Surveillance of perioperative infections after adult living donor liver transplantation

2004 
Abstract Aim This study was conducted to clarify the management of perioperative infectious complications after adult living donor liver transplantation (LDLT). Patients and methods Fourteen adult LDLT patients were enrolled in this study. We examined the occurrence of infectious complications in these cases and the relationships of infectious complications to UNOS status and MELD score. Surveillance culture and immunoserologic analyses were performed. From the results of these analyses, we made a diagram of infection surveillance using a matrix of time and sampling site. Using the diagram, we chose sensitive antibiotics as soon as possible. Results The infection site and its pathogen were able to be detected in four (28.5%) patients, all of whom had MRSA infections, together with lung aspergillosis in one case, pseudomonas pneumonia in another, and both in another. Two patients died of lung aspergillosis. Bacteria detected in the airway tended to spread to other sites during the postoperative period.

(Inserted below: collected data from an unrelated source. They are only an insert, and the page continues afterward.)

This is an optimization exercise on Yosys and OpenROAD, whose aim is small area, a short achievable clock period and few clock cycles per item, not a production implementation.
The RTL of this run was laid out without a check of its function.
No activity file was given, so power comes from the tool's default toggle rates.

File: flow/config.mk
export PLATFORM = sky130hd
export DESIGN_NAME = fdtu
export DESIGN_NICKNAME = fdtu
export VERILOG_FILES = /design/flow/design.v
export SDC_FILE = /design/flow/constraint.sdc
export NUM_CORES = 4
export LEC_CHECK = 0
export CAP_MARGIN = 20
export CORE_MARGIN = 2
export CORE_UTILIZATION = 55
export GPL_ROUTABILITY_DRIVEN = 1
export GPL_TIMING_DRIVEN = 1
export PLACE_DENSITY = 0.65
export SETUP_SLACK_MARGIN = 5
export SLEW_MARGIN = 20
export TNS_END_PERCENT = 100
File: flow/constraint.sdc
create_clock -name core_clock -period 12.0 [get_ports {clk}]
set_input_delay 2.4000 -clock core_clock [delete_from_list [all_inputs] [get_ports {clk}]]
set_output_delay 2.4000 -clock core_clock [all_outputs]
set_load 0.01 [all_outputs]
File: flow/design.v
module fdtu (
    input  wire         clk,
    input  wire         rst,           
    input  wire         cmd_valid,
    output reg          cmd_ready,
    input  wire [159:0] cmd_data,
    input  wire         fin_valid,
    output wire         fin_ready,
    input  wire [31:0]  fin_data,
    output reg          out_valid,
    output reg  [31:0]  out_data,
    output reg          busy,
    output reg          fault,
    output reg  [1:0]   fault_code,
    output wire [31:0]  fault_pos,
    output wire [31:0]  fault_info0,
    output wire [31:0]  fault_info1
);
    localparam integer N = 32;
    localparam [31:0] NAN_SENT = 32'h7FC00000;
    localparam [31:0] POS_INF  = 32'h7F800000;
    localparam [7:0] OP_DRAW = 8'h10, OP_PUT = 8'h11, OP_RDCOLOR = 8'h12, OP_RDDEPTH = 8'h13;
    localparam [7:0] OP_CLRC = 8'h20, OP_CLRD = 8'h21, OP_FILL = 8'h22, OP_SCANOUT = 8'h23;
    localparam [7:0] OP_GETW = 8'h24, OP_GETH = 8'h25;
    localparam [7:0] OP_CLI = 8'h30, OP_CRGB = 8'h31, OP_CRGBA = 8'h32, OP_CVEC4 = 8'h33;
    localparam [7:0] OP_CGRAY = 8'h34, OP_CCONST = 8'h35, OP_COUT = 8'h36;
    localparam [7:0] OP_GETR = 8'h38, OP_GETG = 8'h39, OP_GETB = 8'h3A, OP_GETA = 8'h3B;
    localparam [7:0] OP_SETR = 8'h3C, OP_SETG = 8'h3D, OP_SETB = 8'h3E, OP_SETA = 8'h3F;
    localparam [7:0] OP_CADD = 8'h40, OP_CSADD = 8'h41, OP_CMUL = 8'h42;
    localparam [7:0] OP_CCMPL = 8'h43, OP_CCMPLA = 8'h44;
    localparam [1:0] FC_COORD = 2'd1, FC_ILLEGAL = 2'd2, FC_UNINIT = 2'd3;
    localparam integer C_DRAW = 0, C_PUT = 1, C_RDC = 2, C_RDD = 3, C_CLRC = 4, C_CLRD = 5,
                       C_FILL = 6, C_SCAN = 7, C_EMIT = 8, C_RWE = 9, C_RCS = 10, C_RCD = 11,
                       C_COORD = 12, C_MUL = 13, C_NC = 14;
    reg         a_valid;
    reg [159:0] a_cmd;
    reg [C_NC-1:0] a_cls;
    reg         a_wf;                 
    reg [1:0]   a_fcode;              
    reg [2:0]   a_ureg;               
    reg [4:0]   a_k;
    reg         a_ph;                 
    reg [31:0]  rcs_q, rcd_q;         
    reg [31:0]  cp_q, dp_q;           
    reg         cp_ok;                
    reg [31:0]  pos;
    reg [31:0]  creg [0:7];
    reg [7:0]   cmark;
    reg [31:0]  cp [0:N-1];
    reg [31:0]  dp [0:N-1];
    reg         scan_act;
    reg [4:0]   scan_cnt;
    reg         fill_act;
    reg [4:0]   fill_cnt;
    assign fin_ready   = fill_act;
    assign fault_pos   = pos;
    assign fault_info0 = a_cmd[31:0];
    assign fault_info1 = a_cmd[63:32];
    wire [31:0] w0 = a_cmd[31:0];
    wire [31:0] X  = a_cmd[63:32];
    wire [31:0] Y  = a_cmd[95:64];
    wire [31:0] Z  = a_cmd[127:96];
    wire [31:0] T  = a_cmd[159:128];
    wire [7:0]  op = w0[7:0];
    wire [2:0]  cd = w0[10:8];
    function conflict;
        input [C_NC-1:0] c;
        input [4:0]      k;
        input            wf;
        input            cok;
        input            sa;
        input [4:0]      sc;
        input            fa;
        input [4:0]      fc;
        begin
            conflict = ((c[C_RDC] || c[C_SCAN]) && !cok) ||
                       (sa && (wf || c[C_EMIT] || c[C_FILL] || c[C_CLRC] || c[C_RDC] ||
                               ((c[C_DRAW] || c[C_PUT]) && (k > sc)))) ||
                       (fa && (wf || c[C_SCAN] || c[C_FILL] || c[C_CLRC] || c[C_CLRD] ||
                               c[C_DRAW] || c[C_PUT] ||
                               ((c[C_RDC] || c[C_RDD]) && !({~k[4:3], k[2:0]} < fc))));
        end
    endfunction
    wire mul_p0   = a_cls[C_MUL] && !a_ph && !a_wf;
    wire stall    = conflict(a_cls, a_k, a_wf, cp_ok, scan_act, scan_cnt, fill_act, fill_cnt) || mul_p0;
    wire go       = a_valid && !fault && !stall;
    wire exec_ok  = go && !a_wf;
    wire exec_flt = go && a_wf;
    wire mul_go   = a_valid && !fault && mul_p0;
    function is_nan;
        input [31:0] d;
        is_nan = (d[30:23] == 8'hFF) && (d[22:0] != 23'd0);
    endfunction
    function fle32;
        input [31:0] a;
        input [31:0] b;
        reg both_zero, lem, gem;
        begin
            both_zero = (a[30:0] == 31'd0) && (b[30:0] == 31'd0);
            lem = (a[30:0] <= b[30:0]);
            gem = (a[30:0] >= b[30:0]);
            if (is_nan(a) || is_nan(b)) fle32 = 1'b0;
            else if (both_zero)         fle32 = 1'b1;
            else if (a[31] != b[31])    fle32 = a[31];
            else if (a[31])             fle32 = gem;
            else                        fle32 = lem;
        end
    endfunction
    wire draw_accept = !fle32(dp_q, Z);
    function [7:0] f2ch;
        input [31:0] v;
        reg [23:0] m;
        reg [7:0]  top;
        reg [2:0]  sh;
        begin
            m   = {1'b1, v[22:0]};
            top = m[23:16] - {7'd0, ({m[15:0], 8'd0} < m)};
            sh  = 3'd6 - v[25:23];                
            if (v[31])                    f2ch = 8'd0;
            else if (v[30:23] >= 8'd127)  f2ch = 8'd255;
            else if (v[30:23] < 8'd119)   f2ch = 8'd0;
            else                          f2ch = top >> sh;
        end
    endfunction
    wire [7:0] fx = f2ch(X);
    reg [31:0] cconst;
    always @(*) begin
        case (X[3:0])
            4'd0:    cconst = 32'hFF000000;
            4'd1:    cconst = 32'hFFFFFFFF;
            4'd2:    cconst = 32'hFF7F7F7F;
            4'd3:    cconst = 32'hFF0000FF;
            4'd4:    cconst = 32'hFF00FF00;
            4'd5:    cconst = 32'hFFFF0000;
            4'd6:    cconst = 32'hFF00FFFF;
            4'd7:    cconst = 32'hFFFF00FF;
            default: cconst = 32'hFFFFFF00;
        endcase
    end
    wire [7:0] opa = rcs_q[31:24];
    function [7:0] sat_add;
        input [7:0] x;
        input [7:0] a;
        reg   [8:0] s;
        begin
            s = {1'b0, x} + {1'b0, a};
            sat_add = s[8] ? 8'hFF : s[7:0];
        end
    endfunction
    function [7:0] div255;
        input [15:0] p;
        reg   [16:0] q;
        begin
            q = {1'b0, p} + {9'd0, p[15:8]} + 17'd1;
            div255 = q[15:8];
        end
    endfunction
    wire [15:0] prod0 = rcd_q[7:0]   * opa;
    wire [15:0] prod1 = rcd_q[15:8]  * opa;
    wire [15:0] prod2 = rcd_q[23:16] * opa;
    wire [15:0] prod3 = rcd_q[31:24] * opa;
    reg [31:0] reg_wv;
    always @(*) begin
        case (op)
            OP_RDCOLOR: reg_wv = cp_q;
            OP_CLI:     reg_wv = X;
            OP_CRGB:    reg_wv = {8'hFF, Z[7:0], Y[7:0], X[7:0]};
            OP_CRGBA:   reg_wv = {T[7:0], Z[7:0], Y[7:0], X[7:0]};
            OP_CVEC4:   reg_wv = {f2ch(T), f2ch(Z), f2ch(Y), fx};
            OP_CGRAY:   reg_wv = {8'hFF, fx, fx, fx};
            OP_CCONST:  reg_wv = cconst;
            OP_SETR:    reg_wv = {rcd_q[31:8], X[7:0]};
            OP_SETG:    reg_wv = {rcd_q[31:16], X[7:0], rcd_q[7:0]};
            OP_SETB:    reg_wv = {rcd_q[31:24], X[7:0], rcd_q[15:0]};
            OP_SETA:    reg_wv = {X[7:0], rcd_q[23:0]};
            OP_CADD:    reg_wv = {rcd_q[31:24] + opa, rcd_q[23:16] + opa, rcd_q[15:8] + opa, rcd_q[7:0] + opa};
            OP_CSADD:   reg_wv = {sat_add(rcd_q[31:24], opa), sat_add(rcd_q[23:16], opa),
                                  sat_add(rcd_q[15:8], opa),  sat_add(rcd_q[7:0], opa)};
            OP_CMUL:    reg_wv = {div255(rcs_q[31:16]), div255(rcs_q[15:0]),
                                  div255(rcd_q[31:16]), div255(rcd_q[15:0])};
            OP_CCMPL:   reg_wv = {8'hFF, ~rcs_q[23:0]};
            default:    reg_wv = ~rcs_q;          
        endcase
    end
    reg [31:0] emit_v;
    always @(*) begin
        case (op)
            OP_RDDEPTH: emit_v = dp_q;
            OP_GETW:    emit_v = 32'd8;
            OP_GETH:    emit_v = 32'd4;
            OP_GETR:    emit_v = {24'd0, rcs_q[7:0]};
            OP_GETG:    emit_v = {24'd0, rcs_q[15:8]};
            OP_GETB:    emit_v = {24'd0, rcs_q[23:16]};
            OP_GETA:    emit_v = {24'd0, rcs_q[31:24]};
            OP_SCANOUT: emit_v = cp_q;
            default:    emit_v = rcs_q;           
        endcase
    end
    wire reg_w   = exec_ok && a_cls[C_RWE];
    wire cell_w  = exec_ok && ((a_cls[C_DRAW] && draw_accept) || a_cls[C_PUT]);
    wire clrc_w  = exec_ok && a_cls[C_CLRC];
    wire clrd_w  = exec_ok && a_cls[C_CLRD];
    wire fill_we = fill_act && fin_valid;
    wire [4:0] fill_k = {~fill_cnt[4:3], fill_cnt[2:0]};
    wire [31:0] i_w0 = cmd_data[31:0];
    wire [31:0] i_x  = cmd_data[63:32];
    wire [31:0] i_y  = cmd_data[95:64];
    wire [31:0] i_z  = cmd_data[127:96];
    wire [31:0] i_t  = cmd_data[159:128];
    wire [7:0]  i_op = i_w0[7:0];
    wire [2:0]  i_cd = i_w0[10:8];
    wire [2:0]  i_cs = i_w0[13:11];
    reg       known, use_cd, use_cs;
    reg [1:0] kx, ky, kz, kt;
    reg [C_NC-1:0] cls;
    always @(*) begin
        known = 1'b1; use_cd = 1'b0; use_cs = 1'b0;
        kx = 2'd0; ky = 2'd0; kz = 2'd0; kt = 2'd0;
        cls = {C_NC{1'b0}};
        case (i_op)
            OP_DRAW:    begin use_cs = 1'b1; kx = 2'd1; ky = 2'd1; kz = 2'd1;
                              cls[C_DRAW] = 1'b1; cls[C_RCS] = 1'b1; cls[C_COORD] = 1'b1; end
            OP_PUT:     begin use_cs = 1'b1; kx = 2'd1; ky = 2'd1;
                              cls[C_PUT] = 1'b1; cls[C_RCS] = 1'b1; cls[C_COORD] = 1'b1; end
            OP_RDCOLOR: begin use_cd = 1'b1; kx = 2'd1; ky = 2'd1;
                              cls[C_RDC] = 1'b1; cls[C_RWE] = 1'b1; cls[C_COORD] = 1'b1; end
            OP_RDDEPTH: begin kx = 2'd1; ky = 2'd1;
                              cls[C_RDD] = 1'b1; cls[C_EMIT] = 1'b1; cls[C_COORD] = 1'b1; end
            OP_CLRC:    begin use_cs = 1'b1; cls[C_CLRC] = 1'b1; cls[C_RCS] = 1'b1; end
            OP_CLRD:    begin kz = 2'd1; cls[C_CLRD] = 1'b1; end
            OP_FILL:    cls[C_FILL] = 1'b1;
            OP_SCANOUT: begin cls[C_SCAN] = 1'b1; cls[C_EMIT] = 1'b1; end
            OP_GETW, OP_GETH: cls[C_EMIT] = 1'b1;
            OP_CLI:     begin use_cd = 1'b1; kx = 2'd1; cls[C_RWE] = 1'b1; end
            OP_CRGB:    begin use_cd = 1'b1; kx = 2'd2; ky = 2'd2; kz = 2'd2; cls[C_RWE] = 1'b1; end
            OP_CRGBA:   begin use_cd = 1'b1; kx = 2'd2; ky = 2'd2; kz = 2'd2; kt = 2'd2; cls[C_RWE] = 1'b1; end
            OP_CVEC4:   begin use_cd = 1'b1; kx = 2'd1; ky = 2'd1; kz = 2'd1; kt = 2'd1; cls[C_RWE] = 1'b1; end
            OP_CGRAY:   begin use_cd = 1'b1; kx = 2'd1; cls[C_RWE] = 1'b1; end
            OP_CCONST:  begin use_cd = 1'b1; kx = 2'd3; cls[C_RWE] = 1'b1; end
            OP_COUT, OP_GETR, OP_GETG, OP_GETB, OP_GETA:
                        begin use_cs = 1'b1; cls[C_EMIT] = 1'b1; cls[C_RCS] = 1'b1; end
            OP_SETR, OP_SETG, OP_SETB, OP_SETA:
                        begin use_cd = 1'b1; kx = 2'd2; cls[C_RWE] = 1'b1; cls[C_RCD] = 1'b1; end
            OP_CADD, OP_CSADD:
                        begin use_cd = 1'b1; use_cs = 1'b1;
                              cls[C_RWE] = 1'b1; cls[C_RCS] = 1'b1; cls[C_RCD] = 1'b1; end
            OP_CMUL:    begin use_cd = 1'b1; use_cs = 1'b1; cls[C_MUL] = 1'b1;
                              cls[C_RWE] = 1'b1; cls[C_RCS] = 1'b1; cls[C_RCD] = 1'b1; end
            OP_CCMPL, OP_CCMPLA:
                        begin use_cd = 1'b1; use_cs = 1'b1; cls[C_RWE] = 1'b1; cls[C_RCS] = 1'b1; end
            default:    known = 1'b0;
        endcase
    end
    function field_ok;
        input [1:0]  kind;
        input [31:0] v;
        begin
            case (kind)
                2'd0:    field_ok = (v == 32'd0);
                2'd1:    field_ok = 1'b1;
                2'd2:    field_ok = (v[31:8] == 24'd0);
                default: field_ok = (v[31:4] == 28'd0) && (v[3:0] <= 4'd8);
            endcase
        end
    endfunction
    wire i_legal = known && (i_w0[31:14] == 18'd0)
                   && (use_cd || i_cd == 3'd0) && (use_cs || i_cs == 3'd0)
                   && field_ok(kx, i_x) && field_ok(ky, i_y) && field_ok(kz, i_z) && field_ok(kt, i_t);
    wire i_xok = (i_x[31:2] == 30'd0) || (i_x[31:2] == 30'h3FFFFFFF);
    wire i_yok = (i_y == 32'hFFFFFFFF) || ((i_y[31:2] == 30'd0) && !(i_y[1] && i_y[0]));
    wire i_cok = i_xok && i_yok;
    wire [1:0] i_row = 2'd2 - i_y[1:0];
    wire [4:0] i_k = cls[C_COORD] ? {i_row, ~i_x[2], i_x[1:0]} : 5'd0;
    wire [7:0] mark_n = cmark | ({7'd0, reg_w} << cd);
    wire i_ucd = cls[C_RCD] && !mark_n[i_cd];
    wire i_ucs = cls[C_RCS] && !mark_n[i_cs];
    wire i_wf  = !i_legal || i_ucd || i_ucs || (cls[C_COORD] && !i_cok);
    wire [1:0] i_fcode = !i_legal ? FC_ILLEGAL : (i_ucd || i_ucs) ? FC_UNINIT : FC_COORD;
    wire [4:0]  pa    = cmd_ready ? i_k : a_k;
    wire [4:0]  pc    = scan_act ? scan_cnt : pa;
    wire [31:0] cp_rd = cp[pc];
    wire [31:0] dp_rd = dp[pa];
    wire [31:0] cp_fw = (fill_we && fill_k == pc)        ? fin_data :
                        (clrc_w || (cell_w && a_k == pc)) ? rcs_q : cp_rd;
    wire [31:0] dp_fw = (fill_we && fill_k == pa)        ? NAN_SENT :
                        clrd_w                           ? Z :
                        (cell_w && a_k == pa)            ? (a_cls[C_DRAW] ? Z : NAN_SENT) : dp_rd;
    wire [31:0] rcs_fw = (reg_w && cd == i_cs) ? reg_wv : creg[i_cs];
    wire [31:0] rcd_fw = (reg_w && cd == i_cd) ? reg_wv : creg[i_cd];
    wire acc        = cmd_valid && cmd_ready;
    wire scan_go    = exec_ok && a_cls[C_SCAN];
    wire fill_go    = exec_ok && a_cls[C_FILL];
    wire scan_act_n = scan_go || (scan_act && scan_cnt != 5'd31);
    wire [4:0] scan_cnt_n = scan_go ? 5'd1 : scan_cnt + 5'd1;
    wire fill_act_p = fill_go || fill_act;        
    wire [4:0] fill_cnt_p = fill_go ? 5'd0 : fill_cnt;
    wire fault_n    = fault || exec_flt;
    wire a_valid_n  = acc || (a_valid && !go);
    wire cp_ok_n    = !scan_act;
    wire new_blocked = conflict(cls, i_k, i_wf, cp_ok_n, scan_act_n, scan_cnt_n, fill_act_p, fill_cnt_p)
                       || cls[C_MUL];
    wire old_blocked = conflict(a_cls, a_k, a_wf, cp_ok_n, scan_act_n, scan_cnt_n, fill_act_p, fill_cnt_p)
                       || (a_cls[C_MUL] && !a_ph && !mul_go);
    wire ready_n    = !fault_n && (!a_valid_n || !(acc ? new_blocked : old_blocked));
    always @(posedge clk) begin
        if (rst) begin
            a_valid     <= 1'b0;
            cmd_ready   <= 1'b1;
            busy        <= 1'b0;
            pos         <= 32'd0;
            cmark       <= 8'd0;
            scan_act    <= 1'b0;
            scan_cnt    <= 5'd0;
            fill_act    <= 1'b0;
            fill_cnt    <= 5'd0;
            fault       <= 1'b0;
            fault_code  <= 2'd0;
            out_valid   <= 1'b0;
            out_data    <= 32'd0;
        end else begin
            a_valid   <= a_valid_n;
            cmd_ready <= ready_n;
            busy      <= (a_valid_n && !fault_n) || scan_act_n || fill_go ||
                         (fill_act && !(fill_we && fill_cnt == 5'd31));
            scan_act <= scan_act_n;
            if (scan_act || scan_go) scan_cnt <= scan_cnt_n;
            if (fill_go) begin
                fill_act <= 1'b1;
                fill_cnt <= 5'd0;
            end else if (fill_we) begin
                fill_cnt <= fill_cnt + 5'd1;
                if (fill_cnt == 5'd31) fill_act <= 1'b0;
            end
            out_valid <= scan_act || (exec_ok && a_cls[C_EMIT]);
            out_data  <= scan_act ? cp_rd : emit_v;
            if (exec_flt) begin
                fault      <= 1'b1;
                fault_code <= a_fcode;
            end
            if (exec_ok) pos <= pos + 32'd1;
            cmark <= mark_n;
        end
    end
    always @(posedge clk) begin
        if (exec_flt) begin
            if (a_fcode == FC_UNINIT) begin
                a_cmd[31:0]  <= {29'd0, a_ureg};
                a_cmd[63:32] <= 32'd0;
            end else if (a_fcode == FC_COORD) begin
                a_cmd[31:0]  <= X;
                a_cmd[63:32] <= Y;
            end
        end else if (acc) begin
            a_cmd   <= cmd_data;
        end
        if (acc) begin
            a_cls   <= cls;
            a_wf    <= i_wf;
            a_fcode <= i_fcode;
            a_ureg  <= i_ucd ? i_cd : i_cs;
            a_k     <= i_k;
            a_ph    <= 1'b0;
        end else if (mul_go) begin
            a_ph    <= 1'b1;
        end
        if (cmd_ready) begin
            rcs_q <= rcs_fw;
            rcd_q <= rcd_fw;
        end else if (mul_go) begin
            rcs_q <= {prod3, prod2};
            rcd_q <= {prod1, prod0};
        end
        cp_q  <= cp_fw;
        cp_ok <= cp_ok_n;
        dp_q  <= dp_fw;
    end
    always @(posedge clk) begin
        if (reg_w) creg[cd] <= reg_wv;
    end
    wire [31:0] cp_wd = rst ? 32'hFFFFFFFF : fill_act ? fin_data : rcs_q;
    wire [31:0] dp_wd = rst ? POS_INF :
                        (!fill_act && (a_cls[C_DRAW] || a_cls[C_CLRD])) ? Z : NAN_SENT;
    integer n;
    always @(posedge clk) begin
        for (n = 0; n < N; n = n + 1) begin
            if (rst || clrc_w || (cell_w && a_k == n) || (fill_we && fill_k == n))
                cp[n] <= cp_wd;
            if (rst || clrd_w || (cell_w && a_k == n) || (fill_we && fill_k == n))
                dp[n] <= dp_wd;
        end
    end
endmodule
File: flow/run.sh
#!/bin/bash
# synth_recipe.tcl (not shown) runs the flow's synth.tcl, then flattens the netlist and writes it again
# the make line also repeats each setting of config.mk as NAME=value (left out here)
make -C /OpenROAD-flow-scripts/flow DESIGN_CONFIG=/design/flow/config.mk WORK_HOME=/design/flow/orfs CLKGATE_MAP_FILE= SYNTH_SCRIPT=/design/flow/synth_recipe.tcl finish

In all four patients in whom infectious diseases were detected, and in a fifth patient in whom the site of infection was not known, the UNOS status was 1. The MELD score was calculated in eight patients, six of whom had high MELD scores (>20). Conclusion Most cases were manageable by choosing and changing antibiotics and antifungal drugs according to the results of surveillance cultures twice a week. However, aspergillosis had an extremely poor prognosis. Patients with a high MELD score or low UNOS status, or both, showed poor prognosis; and in them, multiple drug resistance bacteria caused severe perioperative infectious complications.